22 de jul. de 2011

O bibliotecário do rei

Fonte: Isto É. Data: 15/07/2011.

URL: http://www.istoe.com.br/reportagens/146717_O+BIBLIOTECARIO+DO+REI

 

Conheça Luís Joaquim dos Santos Marrocos, que trouxe a biblioteca de dom João VI para o Brasil e se tornou um dos primeiros cronistas do Rio de Janeiro

Marcos Diego Nogueira

A história é contada por vitoriosos – certamente pelos seus protagonistas e quase nunca por seus figurantes.

Na vinda da família real portuguesa para o Brasil, em 1808, quem foi motivo de relatos heróicos foi o futuro rei dom João VI e sua mulher, Carlota Joaquina. Mas outro personagem, um figurante, teve seu papel no rumo dos acontecimentos. Ele se chamava Luís Joaquim dos Santos Marrocos (1781-1838), era um mero bibliotecário, e também veio para o País devido à invasão de Portugal pelas tropas napoleônicas. Sua missão, contudo, foi mais prosaica: Marrocos ficou encarregado de trazer para o Rio de Janeiro os 60 mil volumes da Biblioteca Real, orgulho da corte e retida no cais de Belém por três anos – na pressa, foram deixados para trás os livros e a prataria. Napoleão levou o que era de metal – deixou os papéis. Marrocos cuidou bem deles. Embora não tenha sido objeto de qualquer retrato, o bibliotecário gostava de escrever cartas e por meio de sua correspondência com a família, que ficou em Lisboa, fica-se conhecendo preciosos detalhes do cotidiano carioca no século XIX, agora recontados no livro “O Guardião dos Livros” (Casa da Palavra), da argentina radicada em Portugal Cristina Norton.

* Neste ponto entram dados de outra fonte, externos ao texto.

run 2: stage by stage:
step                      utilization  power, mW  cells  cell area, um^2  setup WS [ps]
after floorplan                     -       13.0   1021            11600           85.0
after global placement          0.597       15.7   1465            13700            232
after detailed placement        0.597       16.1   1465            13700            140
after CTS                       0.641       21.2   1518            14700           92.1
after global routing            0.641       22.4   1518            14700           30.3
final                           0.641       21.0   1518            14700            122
===== src/rtl/uart_rx_if.sv =====
// Received-byte bus from uart_rx to the VU-meter datapath.
// Pulse-only: the consumer captures data while valid is high.
interface uart_rx_if #(
  parameter int data_bits = 8
);

  logic [data_bits-1:0] data;
  logic                 valid;
  logic                 frame_err;
  logic                 busy;

  modport master (
    output data,
    output valid,
    output frame_err,
    output busy
  );

  modport slave (
    input data,
    input valid,
    input frame_err,
    input busy
  );

endinterface
[config.mk]
export PLATFORM = sky130hd
export DESIGN_NAME = rvc_align_queue
export DESIGN_NICKNAME = d
export VERILOG_FILES = /design/src/rtl/rvc_align_queue.sv
export SDC_FILE = /design/constraint.sdc
export NUM_CORES = 1
export LEC_CHECK = 0
export ABC_AREA = 1
export ABC_CLOCK_PERIOD_IN_PS = 12000
export CORE_ASPECT_RATIO = 1.1
export CORE_MARGIN = 5
export CORE_UTILIZATION = 45
export CTS_CLUSTER_SIZE = 25
export DETAILED_ROUTE_END_ITERATION = 12
export MAX_ROUTING_LAYER = met4
export PLACE_DENSITY_LB_ADDON = 0.15
export SYNTH_ARGS = -nofsm -noshare
export SYNTH_HDL_FRONTEND = slang
export SYNTH_SLANG_ARGS = --single-unit
export TNS_END_PERCENT = 30
[constraint.sdc]
create_clock -name clk_in -period 12 [get_ports clk_in]
set_input_delay 1.8 -clock clk_in [delete_from_list [all_inputs] [get_ports clk_in]]
set_output_delay 1.8 -clock clk_in [all_outputs]
set_load 0.02 [all_outputs]
[src/rtl/rvc_align_queue.sv]
// Halfword parcel queue between ifetch and decode. It realigns mixed 16/32-bit
// RV32C streams, including 32-bit instructions that straddle fetch words.
module rvc_align_queue #(
    parameter int DEPTH  = 8,
    parameter int RVC_EN = 1,
    parameter int PC_W   = 32
) (
    input  logic                       clk_in,
    input  logic                       rst_n_in,
    input  logic                       rdy_in,
    input  logic                       flush,
    input  logic                       in_valid,
    output logic                       in_ready,
    input  logic [31:0]                in_word,
    input  logic [PC_W-1:0]            in_pc,
    output logic                       out_valid,
    input  logic                       out_ready,
    output logic [31:0]                out_inst,
    output logic [PC_W-1:0]            out_pc,
    output logic                       out_is_c,
    output logic                       out_ill,
    output logic [$clog2(DEPTH):0]     count
);

    localparam int AW = $clog2(DEPTH);
    localparam int CW = AW + 1;
    localparam logic [CW-1:0] DEPTH_C = CW'(DEPTH);

    logic [15:0]     slots [DEPTH];
    logic [AW-1:0]   head;
    logic [AW-1:0]   tail;
    logic [CW-1:0]   count_q;
    logic            synced;
    logic [PC_W-1:0] head_pc;

    logic [15:0]     hw0;
    logic [15:0]     hw1;
    logic            is_c_parcel;
    logic [CW-1:0]   need;
    logic [CW-1:0]   space;
    logic            enq;
    logic            deq;
    logic            enq_one;
    logic [CW-1:0]   enq_n;
    logic [CW-1:0]   deq_n;

    assign hw0         = slots[head];
    assign hw1         = slots[head + AW'(1)];
    assign is_c_parcel = (RVC_EN != 0) && (hw0[1:0] != 2'b11);
    assign need        = is_c_parcel ? CW'(1) : CW'(2);
    assign space       = DEPTH_C - count_q;

    assign in_ready  = (space >= CW'(2));
    assign out_valid = (count_q >= need);
    assign out_is_c  = out_valid && is_c_parcel;
    assign out_ill   = (RVC_EN == 0) && (hw0[1:0] != 2'b11) && out_valid;
    assign out_pc    = head_pc;
    assign count     = count_q;

    // Gated by out_valid so stale slot contents never leak to the decoder.
    always_comb begin
        out_inst = 32'h0;
        if (out_valid) begin
            out_inst = is_c_parcel ? {16'h0, hw0} : {hw1, hw0};
        end
    end

    // The first word after reset/flush may start mid-word (pc[1]=1).
    assign enq     = in_valid && in_ready && rdy_in && !flush;
    assign deq     = out_valid && out_ready && rdy_in && !flush;
    assign enq_one = !synced && in_pc[1];
    assign enq_n   = enq ? (enq_one ? CW'(1) : CW'(2)) : CW'(0);
    assign deq_n   = deq ? need : CW'(0);

    always_ff @(posedge clk_in or negedge rst_n_in) begin
        if (!rst_n_in) begin
            head    <= '0;
            tail    <= '0;
            count_q <= '0;
            synced  <= 1'b0;
            head_pc <= '0;
        end else if (flush) begin
            head    <= '0;
            tail    <= '0;
            count_q <= '0;
            synced  <= 1'b0;
        end else begin
            count_q <= count_q + enq_n - deq_n;
            if (enq) begin
                tail   <= tail + AW'(enq_n);
                synced <= 1'b1;
            end
            if (deq) begin
                head    <= head + AW'(need);
                head_pc <= head_pc + PC_W'({need, 1'b0});
            end else if (enq && !synced) begin
                head_pc <= in_pc;
            end
        end
    end

    // Slot storage carries no reset; occupancy is tracked by count/head/tail.
    always_ff @(posedge clk_in) begin
        if (enq) begin
            if (enq_one) begin
                slots[tail] <= in_word[31:16];
            end else begin
                slots[tail]          <= in_word[15:0];
                slots[tail + AW'(1)] <= in_word[31:16];
            end
        end
    end

endmodule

Tema de um capítulo no best-seller “1808”, de Laurentino Gomes, Marrocos não era dado a grandes pensamentos em suas missivas. “O que diferencia suas cartas de outras desse período é que elas são depoimentos simplórios de uma pessoa comum dando informações aos familiares”, afirma Gomes. “Não são relatos diplomáticos sobre os passos dos reis como estamos acostumados.” Foi o autor de “1808” que presenteou Cristina Norton com uma transcrição das 186 cartas, editada em 1936. Elas tratam de assuntos cotidianos como a violência no Rio de Janeiro, a doença de dom João VI ou a compra de um escravo por 98 mil réis. O presente foi bem dado. Cristina diz ter se apaixonado pelas histórias contadas pelo personagem – e foi por isso que escreveu “O Guardião de Livros”. Para não conferir à obra um ar de compêndio escolar ou histórico, ela adicionou à trama um “pouco de sal e pimenta”: “Tudo o que se refere ao que Marrocos viveu é não ficção.Evidentemente, inventei certas coisas, já que não sei se ele as disse exatamente com aquelas palavras”, diz a autora. Ainda assim, passagens reais como a história do escravo comprado por Marrocos dão a impressão de serem fictícios e esse jogo só enriquece a obra.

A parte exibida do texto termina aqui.